そんなビンセントの気持ちを知ったかどうか、わからないが、男子がお喋りと終わりにしようと、伝えることを、口に出してきたのである。
「後、ビンセント宛てに、手紙が、届いていたから、机の上に、置いておいたぞ」
「手紙……」
「じゃな」
同部屋の男子は、自主トレに向け、離れていった。
お喋りが終わり、安堵した顔を巡らせている。
「誰だろう?」
気持ちを切り替え、部屋の中へ入っていった。
室内は、それなりに、整理整頓されている。
ビンセントのベッドの近くには、手入れされていない武器が、無造作に置かれていたのだった。
自分の机に、直行していく。
少しでも早く、気持ちを紛らわせようとした。
学院内の村に住んでいることもあり、家族や知り合いと、よく手紙のやり取りをしていたので、誰か特定はできなかった。
机を見ると、手紙が置かれている。
手紙は、ビンセントが寮の部屋から出た後に、届けられたもので、行き違いになっていた。
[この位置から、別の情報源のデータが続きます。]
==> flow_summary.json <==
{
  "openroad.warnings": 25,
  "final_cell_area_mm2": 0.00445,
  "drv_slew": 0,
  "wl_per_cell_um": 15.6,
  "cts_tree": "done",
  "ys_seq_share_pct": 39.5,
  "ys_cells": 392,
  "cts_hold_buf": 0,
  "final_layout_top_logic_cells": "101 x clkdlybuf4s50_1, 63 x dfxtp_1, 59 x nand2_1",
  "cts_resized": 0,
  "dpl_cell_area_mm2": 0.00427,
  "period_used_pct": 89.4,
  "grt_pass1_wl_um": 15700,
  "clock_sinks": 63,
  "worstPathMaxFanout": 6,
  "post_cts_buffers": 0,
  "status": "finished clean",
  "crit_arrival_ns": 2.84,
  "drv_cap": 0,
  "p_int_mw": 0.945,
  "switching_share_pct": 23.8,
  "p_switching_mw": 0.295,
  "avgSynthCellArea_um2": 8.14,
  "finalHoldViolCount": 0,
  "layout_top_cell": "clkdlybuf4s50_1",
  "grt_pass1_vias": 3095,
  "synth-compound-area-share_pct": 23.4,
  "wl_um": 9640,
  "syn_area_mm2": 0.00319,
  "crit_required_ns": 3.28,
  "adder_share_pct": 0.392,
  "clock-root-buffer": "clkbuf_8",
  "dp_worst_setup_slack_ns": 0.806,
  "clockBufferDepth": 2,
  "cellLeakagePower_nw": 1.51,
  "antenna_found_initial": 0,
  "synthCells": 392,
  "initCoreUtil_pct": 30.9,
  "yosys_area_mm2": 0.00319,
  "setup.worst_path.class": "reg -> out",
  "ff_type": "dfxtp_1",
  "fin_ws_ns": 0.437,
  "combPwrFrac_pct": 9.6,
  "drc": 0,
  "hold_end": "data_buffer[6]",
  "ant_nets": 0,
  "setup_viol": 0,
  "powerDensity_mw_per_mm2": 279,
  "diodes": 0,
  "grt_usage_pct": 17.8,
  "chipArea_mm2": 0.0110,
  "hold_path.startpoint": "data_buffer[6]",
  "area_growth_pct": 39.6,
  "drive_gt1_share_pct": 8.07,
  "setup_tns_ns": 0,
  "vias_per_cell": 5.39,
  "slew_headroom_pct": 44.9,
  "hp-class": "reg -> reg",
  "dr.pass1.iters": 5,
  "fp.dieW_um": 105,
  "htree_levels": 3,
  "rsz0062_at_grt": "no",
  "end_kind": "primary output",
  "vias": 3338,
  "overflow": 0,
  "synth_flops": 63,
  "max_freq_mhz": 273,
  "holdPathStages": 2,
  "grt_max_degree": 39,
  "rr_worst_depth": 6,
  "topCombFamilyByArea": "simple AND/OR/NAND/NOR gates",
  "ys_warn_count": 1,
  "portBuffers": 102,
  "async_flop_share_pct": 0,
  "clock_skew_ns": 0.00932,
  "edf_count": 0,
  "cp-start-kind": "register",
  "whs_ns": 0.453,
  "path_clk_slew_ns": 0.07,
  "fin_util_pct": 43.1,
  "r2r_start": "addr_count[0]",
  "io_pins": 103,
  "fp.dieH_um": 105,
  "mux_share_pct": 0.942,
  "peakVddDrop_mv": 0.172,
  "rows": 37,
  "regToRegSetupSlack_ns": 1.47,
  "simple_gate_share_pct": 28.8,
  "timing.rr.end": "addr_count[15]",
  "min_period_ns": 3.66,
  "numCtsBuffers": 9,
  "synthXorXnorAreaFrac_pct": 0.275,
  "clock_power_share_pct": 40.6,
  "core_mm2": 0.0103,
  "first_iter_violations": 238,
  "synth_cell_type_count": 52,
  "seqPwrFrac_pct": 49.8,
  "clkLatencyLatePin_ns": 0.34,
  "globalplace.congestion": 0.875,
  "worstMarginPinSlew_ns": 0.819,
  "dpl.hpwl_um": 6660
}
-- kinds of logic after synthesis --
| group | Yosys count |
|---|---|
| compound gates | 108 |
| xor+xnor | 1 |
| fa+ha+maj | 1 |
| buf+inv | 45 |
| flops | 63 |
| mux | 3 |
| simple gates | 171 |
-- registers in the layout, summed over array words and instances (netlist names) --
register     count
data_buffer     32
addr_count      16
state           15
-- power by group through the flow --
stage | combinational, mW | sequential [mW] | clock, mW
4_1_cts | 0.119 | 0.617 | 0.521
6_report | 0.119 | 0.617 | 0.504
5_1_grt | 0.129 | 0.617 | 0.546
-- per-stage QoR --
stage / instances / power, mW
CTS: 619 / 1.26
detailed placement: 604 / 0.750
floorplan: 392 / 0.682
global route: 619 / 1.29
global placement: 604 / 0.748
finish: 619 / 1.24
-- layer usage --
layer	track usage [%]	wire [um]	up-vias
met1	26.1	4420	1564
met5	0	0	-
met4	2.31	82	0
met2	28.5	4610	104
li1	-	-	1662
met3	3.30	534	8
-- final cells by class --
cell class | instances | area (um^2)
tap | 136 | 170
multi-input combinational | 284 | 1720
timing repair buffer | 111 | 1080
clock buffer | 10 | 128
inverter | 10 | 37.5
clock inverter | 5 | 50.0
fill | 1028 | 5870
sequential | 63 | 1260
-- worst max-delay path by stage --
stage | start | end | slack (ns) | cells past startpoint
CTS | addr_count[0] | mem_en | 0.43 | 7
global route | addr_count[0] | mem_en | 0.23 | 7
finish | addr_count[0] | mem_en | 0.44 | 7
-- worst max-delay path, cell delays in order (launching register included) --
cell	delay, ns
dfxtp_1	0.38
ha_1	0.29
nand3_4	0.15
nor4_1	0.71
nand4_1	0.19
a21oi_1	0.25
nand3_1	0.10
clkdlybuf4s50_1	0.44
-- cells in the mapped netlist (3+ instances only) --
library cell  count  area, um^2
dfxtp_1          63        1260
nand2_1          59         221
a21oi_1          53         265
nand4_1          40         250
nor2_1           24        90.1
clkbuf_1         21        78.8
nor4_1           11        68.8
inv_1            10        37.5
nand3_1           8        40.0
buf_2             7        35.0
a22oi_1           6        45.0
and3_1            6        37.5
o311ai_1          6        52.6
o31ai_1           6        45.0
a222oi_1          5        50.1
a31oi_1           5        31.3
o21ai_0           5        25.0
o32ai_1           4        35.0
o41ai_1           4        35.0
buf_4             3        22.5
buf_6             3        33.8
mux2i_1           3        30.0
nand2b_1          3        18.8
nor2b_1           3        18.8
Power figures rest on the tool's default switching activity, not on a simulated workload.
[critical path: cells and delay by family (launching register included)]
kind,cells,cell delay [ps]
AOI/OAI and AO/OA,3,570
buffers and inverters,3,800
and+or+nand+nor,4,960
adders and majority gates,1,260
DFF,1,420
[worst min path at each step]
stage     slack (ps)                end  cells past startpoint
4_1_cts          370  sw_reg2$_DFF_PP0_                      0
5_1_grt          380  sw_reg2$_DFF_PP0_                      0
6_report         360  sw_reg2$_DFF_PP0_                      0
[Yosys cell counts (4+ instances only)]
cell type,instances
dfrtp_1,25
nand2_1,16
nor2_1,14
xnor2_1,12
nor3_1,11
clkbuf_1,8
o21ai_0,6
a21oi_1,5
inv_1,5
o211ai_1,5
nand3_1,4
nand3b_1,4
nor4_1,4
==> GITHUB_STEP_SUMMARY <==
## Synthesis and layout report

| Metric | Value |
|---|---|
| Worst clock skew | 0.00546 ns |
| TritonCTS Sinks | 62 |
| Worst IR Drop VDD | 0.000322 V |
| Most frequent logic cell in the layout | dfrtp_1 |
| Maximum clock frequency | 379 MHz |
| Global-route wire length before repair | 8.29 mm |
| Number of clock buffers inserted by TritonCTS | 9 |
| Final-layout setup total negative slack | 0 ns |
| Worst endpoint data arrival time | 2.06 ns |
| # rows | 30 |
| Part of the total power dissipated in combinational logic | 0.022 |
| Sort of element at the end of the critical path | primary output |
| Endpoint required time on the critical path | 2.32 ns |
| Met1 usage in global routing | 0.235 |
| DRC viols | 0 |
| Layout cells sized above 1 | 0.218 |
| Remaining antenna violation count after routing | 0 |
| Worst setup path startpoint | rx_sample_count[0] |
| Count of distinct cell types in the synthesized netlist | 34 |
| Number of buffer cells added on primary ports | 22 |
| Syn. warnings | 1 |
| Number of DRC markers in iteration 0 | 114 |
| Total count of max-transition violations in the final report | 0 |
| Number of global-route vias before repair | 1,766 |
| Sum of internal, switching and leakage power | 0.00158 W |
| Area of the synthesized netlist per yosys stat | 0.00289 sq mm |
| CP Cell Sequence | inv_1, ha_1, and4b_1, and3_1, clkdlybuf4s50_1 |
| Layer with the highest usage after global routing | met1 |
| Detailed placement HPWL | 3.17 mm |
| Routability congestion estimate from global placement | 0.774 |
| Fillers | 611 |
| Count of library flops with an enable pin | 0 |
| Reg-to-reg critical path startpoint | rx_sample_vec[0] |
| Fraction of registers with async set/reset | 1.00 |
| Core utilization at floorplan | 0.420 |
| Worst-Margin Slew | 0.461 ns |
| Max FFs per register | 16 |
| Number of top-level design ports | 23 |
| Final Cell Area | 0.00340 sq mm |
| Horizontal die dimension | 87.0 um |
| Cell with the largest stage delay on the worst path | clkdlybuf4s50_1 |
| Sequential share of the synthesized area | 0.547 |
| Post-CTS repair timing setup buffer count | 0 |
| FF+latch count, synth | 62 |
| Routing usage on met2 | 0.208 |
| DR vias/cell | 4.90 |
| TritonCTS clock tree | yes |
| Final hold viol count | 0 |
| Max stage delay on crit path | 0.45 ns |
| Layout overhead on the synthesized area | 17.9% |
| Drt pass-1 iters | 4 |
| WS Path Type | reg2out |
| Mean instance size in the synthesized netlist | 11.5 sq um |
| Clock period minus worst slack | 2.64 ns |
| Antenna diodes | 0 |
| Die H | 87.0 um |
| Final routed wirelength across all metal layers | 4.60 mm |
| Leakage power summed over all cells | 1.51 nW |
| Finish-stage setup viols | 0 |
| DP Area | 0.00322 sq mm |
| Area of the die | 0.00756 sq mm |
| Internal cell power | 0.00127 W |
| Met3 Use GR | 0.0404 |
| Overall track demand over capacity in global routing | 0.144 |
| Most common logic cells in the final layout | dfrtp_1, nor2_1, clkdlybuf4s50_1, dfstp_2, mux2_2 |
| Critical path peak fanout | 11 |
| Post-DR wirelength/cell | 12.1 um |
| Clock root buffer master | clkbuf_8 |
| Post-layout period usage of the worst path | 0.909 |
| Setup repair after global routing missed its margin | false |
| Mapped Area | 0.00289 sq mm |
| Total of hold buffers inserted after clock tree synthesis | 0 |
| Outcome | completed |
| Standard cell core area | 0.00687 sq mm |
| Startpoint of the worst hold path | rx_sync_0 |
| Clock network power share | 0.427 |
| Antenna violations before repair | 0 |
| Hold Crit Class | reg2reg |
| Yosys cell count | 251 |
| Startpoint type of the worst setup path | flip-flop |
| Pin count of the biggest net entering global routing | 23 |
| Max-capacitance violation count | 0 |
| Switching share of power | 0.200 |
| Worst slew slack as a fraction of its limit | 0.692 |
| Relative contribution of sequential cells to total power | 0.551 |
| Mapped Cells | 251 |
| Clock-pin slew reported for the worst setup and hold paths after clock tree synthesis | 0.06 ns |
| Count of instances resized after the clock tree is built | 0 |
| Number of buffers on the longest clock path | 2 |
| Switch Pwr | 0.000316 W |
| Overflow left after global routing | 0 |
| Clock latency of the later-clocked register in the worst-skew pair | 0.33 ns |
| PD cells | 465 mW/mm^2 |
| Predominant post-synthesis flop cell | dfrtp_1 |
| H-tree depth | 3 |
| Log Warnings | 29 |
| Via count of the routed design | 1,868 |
module opera_mux (
    input [31:0] immx,
    input [31:0] op2,
    output [31:0] op2_out,
    input wire isImmediate
);
    MUX immx_mux (
        .ip0(op2),
        .ip1(immx),
        .sel(isImmediate),
        .op(op2_out)
    );
endmodule
==> run.sh <==
#!/bin/bash
# OpenROAD 26Q1-2900-gdf79404cd8, Yosys 0.63+post, stock flow scripts
make -C /OpenROAD-flow-scripts/flow DESIGN_CONFIG=/design/flow/config.mk WORK_HOME=/design/flow/orfs finish
==> config.mk <==
export PLATFORM = sky130hd
export DESIGN_NAME = reg_write
export DESIGN_NICKNAME = reg_write
export VERILOG_FILES = /design/flow/design.v
export SDC_FILE = /design/flow/constraint.sdc
export NUM_CORES = 4
export LEC_CHECK = 1
export CORE_UTILIZATION = 40
==> constraint.sdc <==
current_design reg_write

set clk_period 5.1
set clk_io_pct 0.2

create_clock -name clk0 -period $clk_period [get_ports {clk}]

set non_clock_inputs [all_inputs -no_clocks]
set_input_delay [expr $clk_period * $clk_io_pct] -clock clk0 $non_clock_inputs
set_output_delay [expr $clk_period * $clk_io_pct] -clock clk0 [all_outputs]
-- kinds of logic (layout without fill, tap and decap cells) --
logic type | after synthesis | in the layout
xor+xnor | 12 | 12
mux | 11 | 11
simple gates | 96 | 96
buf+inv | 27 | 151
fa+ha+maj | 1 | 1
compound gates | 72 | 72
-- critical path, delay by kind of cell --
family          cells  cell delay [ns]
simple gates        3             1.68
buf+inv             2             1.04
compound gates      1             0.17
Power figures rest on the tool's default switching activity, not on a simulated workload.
### design.v
module ALU (
    input  [31:0] a, b, d,
    input  [4:0]  type, sel,
    output reg [31:0] result
);
    wire [31:0] add_sum, sub_diff;
    wire carry, borrow;
    reg  [1:0]  cmp_flags;   
    add1 add_u (.a (a), .b (b), .c_in (1'b0), .sum (add_sum), .c_out(carry));
    sub1 sub_u (.a (a), .b (b), .b_in (1'b0), .diff (sub_diff), .b_out(borrow));
    always @* begin
        if (type == 5'd0)
            result = add_sum;
        else if (type == 5'd1)
            result = sub_diff;
        else if (type == 5'd2)
            result = a * b;
        else if (type == 5'd3)
            result = (b != 0) ? (a / b) : 32'd0;
        else if (type == 5'd4)
            result = (b != 0) ? (a % b) : 32'd0;
        else if (type == 5'd5)
            result = (a == b) ? 32'd0 :
                     (a < b) ? -32'd1 : 32'd1;
        else if (type == 5'd6)
            result = a & b;
        else if (type == 5'd7)
            result = a | b;
        else if (type == 5'd8)
            result = ~a;
        else if (type == 5'd9)
            result = a << b;
        else if (type == 5'd10)
            result = a >> b;
        else if (type == 5'd11)
            result = a >>> b;
        else
            result = 32'd0;
    end
    always @* begin
        cmp_flags = 2'b00;
        if (a == b)
            cmp_flags[0] = 1'b1;
        else if (a > b)
            cmp_flags[1] = 1'b1;
    end
endmodule
module MUX (
    input  [31:0] ip0,
    input  [31:0] ip1,
    input         sel,
    output [31:0] op
);
    assign op = sel ? ip1 : ip0;
endmodule
module MUX_2select(
    input  [31:0] ip0, ip1, ip2,
    input         sel1, sel2,
    output reg [31:0] op
);
    always @(*) begin
        case ({sel1, sel2})
            2'b10: op = ip2;
            2'b01: op = ip1;
            default: op = ip0;
        endcase
    end
endmodule
module MUX_Multiary(
    input  [3:0] ip0,
    input  [3:0] ip1,
    input        sel,
    output [3:0] op
);
    assign op = sel ? ip1 : ip0;
endmodule
module add1 (
    input  [31:0] a, b,
    input         c_in,
    output [31:0] sum,
    output        c_out
);
    wire [31:0] s, c;
    genvar i;
    generate
        for (i = 0; i < 31; i = i + 1) begin : adder_loop
            if (i == 0)
                adder a0(a[i], b[i], s[i], c_in, c[i]);
            else
                adder ai(a[i], b[i], s[i], c[i-1], c[i]);
        end
    endgenerate
    adder a31(a[31], b[31], s[31], c[30], c_out);
    assign sum = s;
endmodule
module adder(
    input  a, b,
    output sum,
    input  c_in,
    output c_out
);
    wire x1, x2, a1, a2;
    xor (x1, a, b);
    xor (sum, x1, c_in);
    and (a1, x1, c_in);
    and (a2, a, b);
    or  (c_out, a1, a2);
endmodule
module sub1(
    input  [31:0] a, b,
    input         b_in,
    output [31:0] diff,
    output        b_out
);
    wire [31:0] b_arr;
    genvar i;
    generate
        for (i = 0; i < 31; i = i + 1) begin : sub_loop
            if (i == 0)
                subtractor s0(a[i], b[i], diff[i], b_in, b_arr[i]);
            else
                subtractor si(a[i], b[i], diff[i], b_arr[i-1], b_arr[i]);
        end
    endgenerate
    subtractor s31(a[31], b[31], diff[31], b_arr[30], b_arr[31]);
    assign b_out = b_arr[31];
endmodule
module subtractor(
    input  a, b,
    output diff,
    input  b_in,
    output b_out
);
    wire t1, t2, t3, t4;
    xor (t1, a, b);
    xor (diff, t1, b_in);
    and (t2, ~a, b);
    and (t3, ~a, b_in);
    and (t4, b, b_in);
    or  (b_out, t2, t3, t4);
endmodule
### run.sh
#!/bin/bash
# OpenROAD 26Q1-2900-gdf79404cd8, Yosys 0.63+post, stock flow scripts
make -C /OpenROAD-flow-scripts/flow DESIGN_CONFIG=/design/flow/config.mk WORK_HOME=/design/flow/orfs finish
### config.mk
export PLATFORM = sky130hd
export DESIGN_NAME = ALU
export DESIGN_NICKNAME = ALU
export VERILOG_FILES = /design/flow/design.v
export SDC_FILE = /design/flow/constraint.sdc
export NUM_CORES = 4
export LEC_CHECK = 1
export CORE_UTILIZATION = 30
### constraint.sdc
current_design ALU

set clk_period 265.8
set clk_io_pct 0.2

create_clock -name clk0 -period $clk_period

set non_clock_inputs [all_inputs -no_clocks]
set_input_delay [expr $clk_period * $clk_io_pct] -clock clk0 $non_clock_inputs
set_output_delay [expr $clk_period * $clk_io_pct] -clock clk0 [all_outputs]
==> flow_metrics.py <==
# Generated from Yosys and OpenROAD reports
metrics = {
    "clock_tree": {
        "cts_setup_buffers": 0,
        "cts_resized": 0,
        "ctsHoldBuffers": 0,
    },
    "hold_path": {
        "worstHoldStart": "b[2]",
        "worstHoldEndpoint": "result[2]",
        "hold_path_class": "input port to output pin",
        "hold_depth": 5,
    },
    "cells_and_area": {
        "area_delta_synth_final_pct": 8.62,
        "lay_top_cells": "996 x nand2_1, 778 x nor2_1, 749 x ha_1, 684 x inv_1, 540 x a21oi_1",
        "flop-count": 0,
        "clockBufferCount": 0,
        "fin_util_pct": 32.9,
        "lay_top_count": "nand2_1",
        "register_area_um2": 0,
        "layout-drive-gt1-share_pct": 7.18,
    },
    "sta": {
        "grt_setup_unrepaired": "false",
        "period_used_pct": 74.4,
        "hold_viol": 0,
        "setup_tns_ns": 0,
        "layout_setup_ws_ns": 67.95,
        "period_needed_ns": 197.85,
        "hold_ws_ns": 107.64,
        "tightest_slew_ns": 1.01,
        "slew_headroom_pct": 32.3,
        "slew_violations": 0,
        "fmax_ghz": 0.00505,
        "setup_viol": 0,
    },
    "drt": {
        "routedWlPerCell_um": 27.8,
        "drtIter0Drc": 4982,
        "drc": 0,
        "firstDrtPassIters": 6,
        "drtAntennaViolNets": 0,
        "wl_met1_um": 114000,
        "wl_met2_um": 121000,
        "routed.top_layer": "met5",
        "via_per_inst": 5.84,
        "vias": 58300,
        "wl_met3_um": 23200,
        "wl_um": 277000,
    },
    "synthesis": {
        "synth_cell_types": 116,
        "ys_chip_area_um2": 54200,
        "synth_warnings": 1,
        "syn_inst": 7588,
        "syn_area_um2": 54200,
        "ys_seq_share_pct": 0,
        "syn_area_per_cell_um2": 7.14,
        "ys_cells": 7588,
    },
    "floorplan": {
        "initCoreUtil_pct": 30.3,
        "rows": 155,
        "die_area_um2": 182000,
        "chipWidth_um": 427,
        "coreArea_um2": 179000,
        "io_pins": 138,
        "die_y_um": 427,
    },
    "worst_setup_path": {
        "end_kind": "output pin",
        "cp_data_required_time_ns": 212.64,
        "critical_path.startpoint": "b[10]",
        "cp-start-kind": "input port",
        "cpPeakStageDelay_ns": 0.80,
        "worst-path-max-fanout": 45,
        "path_common_cell": "ha_1",
        "crit_arrival_ns": 144.69,
        "cp_slowest_cell": "o31ai_1",
        "crit_type": "input port to output pin",
    },
    "global_routing": {
        "grt_overflow": 0,
        "grt_max_degree": 55,
        "antenna_found_initial": 13,
        "grt_first_pass_wirelength_um": 398000,
        "track_usage_pct": 30.9,
        "grt_pass1_vias": 56200,
    },
    "power_and_ir_drop": {
        "internal_power_uw": 243,
        "power.switching_uw": 401,
        "vdd_ir_drop_max_uv": 44.6,
        "swShare_pct": 62.3,
        "p_per_area_nw_per_um2": 10.9,
        "power.leakage_nw": 27.2,
        "p_total_uw": 644,
    },
    "place": {
        "portBuffers": 101,
        "dpl_worst_slack_ns": 70.67,
        "gp_congestion": 1.08,
        "dp_hpwl_um": 220000,
    },
    "run": {
        "warning_count": 136,
        "drv_cap": 0,
    },
    "outcome": {
        "status": "completed",
    },
}
-- metal layers --
metal | vias up | global-route usage, %
met5 | - | 0.238
met4 | 12 | 16.4
met3 | 586 | 7.02
met2 | 2564 | 47.2
met1 | 28300 | 40.9
li1 | 26800 | -
-- worst max-delay path by stage --
stage / endpoint / slack, ns
4_1_cts: result[12] / 70.31
5_1_grt: result[12] / 63.92
6_report: result[12] / 67.95
-- kinds of logic after synthesis --
kind of cell	share of synthesized area [%]
AND-OR/OR-AND	25.7
XOR/XNOR	7.13
adder cells (fa/ha/maj)	34.6
buffers and inverters	7.36
multiplexers	3.19
AND/OR/NAND/NOR	22.0
-- cells in the mapped netlist, drive strengths merged (68+ instances only) --
cell type  count  area share [%]
a21oi        547             5.1
o211ai        79             1.2
a31oi         76            0.95
nor2         782             5.4
xor2         167             2.7
o21ai        457             4.3
clkbuf       242             1.7
nand2        996             6.9
a21o         175             2.4
nor3         198             1.9
xnor2        274             4.4
or3           68            0.80
fa           469              17
nand3        143             1.4
buf           98            0.80
o21a         139             1.9
inv          694             4.8
a211oi        99             1.4
ha           749              17
mux2i         71             1.3
-- critical path, delay by kind of cell --
kind	cells	cell delay (ns)
buffers and inverters	31	8.86
muxes	6	2.51
AOI/OAI and AO/OA	150	47.83
adders and majority gates	31	10.11
and+or+nand+nor	76	21.88
-- power groups by stage --
stage         Combinational, mW  Clock [mW]  Sequential [mW]
CTS                       0.633           0                0
global route              0.701           0                0
-- metrics by stage --
stage | cells | instance area, um^2
CTS | 9975 | 58800
finish | 9978 | 58800
global placement | 9975 | 58800
global route | 9975 | 58800
detailed placement | 9975 | 58800
floorplan | 7588 | 54200
-- final cells by class --
cell class	count	area [um^2]
multi-input cells	6543	50300
fillers	19000	120000
inverters	705	2650
well taps	2355	2950
repair buffers	372	2950
diodes	3	7.51
No activity file was given, so power comes from the tool's default toggle rates.
File: design.v
module comparison (
	input 	    iClk,
	input [7:0] iNum1,
	input [7:0] iNum2,
	output reg [7:0] oNum_Smaller,
	output reg [7:0] oNum_Greater
);
	always@ (posedge iClk) begin
		if (iNum1 <= iNum2) begin
			oNum_Smaller <=  iNum1;
			oNum_Greater <=  iNum2;
		end
		else begin
			oNum_Smaller <=  iNum2;
			oNum_Greater <=  iNum1;
		end
	end
endmodule
module median_filter_w3x3(
	input 	     iClk,
	input  [7:0] iP11, iP12, iP13,
	input  [7:0] iP21, iP22, iP23,
	input  [7:0] iP31, iP32, iP33,
	output [7:0] oMedianValue
);
wire [7:0] MinRow1, MedianRow1, MaxRow1;
	sorter row1(
		.iClk(iClk),
		.iNumA(iP11), 
		.iNumB(iP12), 
		.iNumC(iP13), 
		.oNumMin(MinRow1), 
		.oNumMedian(MedianRow1), 
		.oNumMax(MaxRow1)
	 );
wire [7:0] MinRow2, MedianRow2, MaxRow2;
	sorter row2(
		.iClk(iClk),
		.iNumA(iP21), 
		.iNumB(iP22), 
		.iNumC(iP23), 
		.oNumMin(MinRow2), 
		.oNumMedian(MedianRow2), 
		.oNumMax(MaxRow2)
	 );
wire [7:0] MinRow3, MedianRow3, MaxRow3;
	sorter row3(
		.iClk(iClk),
		.iNumA(iP31), 
		.iNumB(iP32), 
		.iNumC(iP33), 
		.oNumMin(MinRow3), 
		.oNumMedian(MedianRow3), 
		.oNumMax(MaxRow3)
	 );
wire [7:0] p11, p21, p31;
	sorter col1(
		.iClk(iClk),
		.iNumA(MinRow1), 
		.iNumB(MinRow2), 
		.iNumC(MinRow3), 
		.oNumMin(p31), 
		.oNumMedian(p21), 
		.oNumMax(p11)
	 );
wire [7:0] p12, p22, p32;
	sorter col2(
		.iClk(iClk),
		.iNumA(MedianRow1), 
		.iNumB(MedianRow2), 
		.iNumC(MedianRow3), 
		.oNumMin(p32), 
		.oNumMedian(p22), 
		.oNumMax(p12)
	 );
wire [7:0] p13, p23, p33;
	sorter col3(
		.iClk(iClk),
		.iNumA(MaxRow1), 
		.iNumB(MaxRow2), 
		.iNumC(MaxRow3), 
		.oNumMin(p33), 
		.oNumMedian(p23), 
		.oNumMax(p13)
	 );
sorter result(
		.iClk(iClk),
		.iNumA(p11), 
		.iNumB(p22), 
		.iNumC(p33), 
		.oNumMin(), 
		.oNumMedian(oMedianValue), 
		.oNumMax()
	 );
endmodule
宛て名を確かめると、イニシャルしか、書かれていない。
だが、一瞬で、村の幼馴染の女の子、ハンナからだと判明した。
彼女とは、定期的に、手紙のやり取りをしていたのである。
手紙の封を切り、読んでいった。
徐々に、ビンセントは、顰めっ面になっていく。
そこへ、同部屋であり、同じクラスで、同じ班でもある、チャールストンが入ってきた。
疲れきった顔を、覗かせている。
同部屋には、チャールストンと、クラスが、それぞれ違う二人の、計四人で、使っていたのだった。
「ビンセント。先に行って、どうしたんだ?」
一人で、先に行ったことに、怒っている様子がない。
「……」
「まだ、どこか、痛いのか?」
いっこうに、動かないビンセントだ。
その様子が、気に掛かるチャールストンだった。
案じる眼差しを、注いでいる。
「ビンセント?」
いきなり、振り向かれたので、ビクッと、身体を震わせていた。
「悪い。少し、村に帰ってくる」
「……村にか?」
眉を潜めつつ、チャールストンが、ビンセントが持っている手紙を、捉えている。
村の子と、手紙のやり取りをしていることを、知っていたので、すぐに、何かあったのか、察しがついていたのだった。
「ああ。先生に、伝えておいてくれ」
切羽詰ったような、ビンセントである。
「……わかった」
「今日中には、戻ってくるとは、思うけど。後は、頼むな」
「ああ」
手紙を握りしめたまま、疾風のごとく、部屋を飛び出していった。
先ほどの鬱屈している形相は消え、あたふたしている。
「転ぶなよ」
思わず、チャールストンが、呟いていたのだった。
学院の敷地にある村の出身と言うこともあり、帰省時期ではなくっても、ことあるごとに帰っていたので、深く考えていなかったのだ。
身軽にいってしまった背中を、チャールストンが眺めている。
その首は、微かに、傾げていた。
「何か、あったのか……。ま、いいか」
自分のベッドに、ゴロンと、横になっていた。
すぐに、深い眠りについてしまったのである。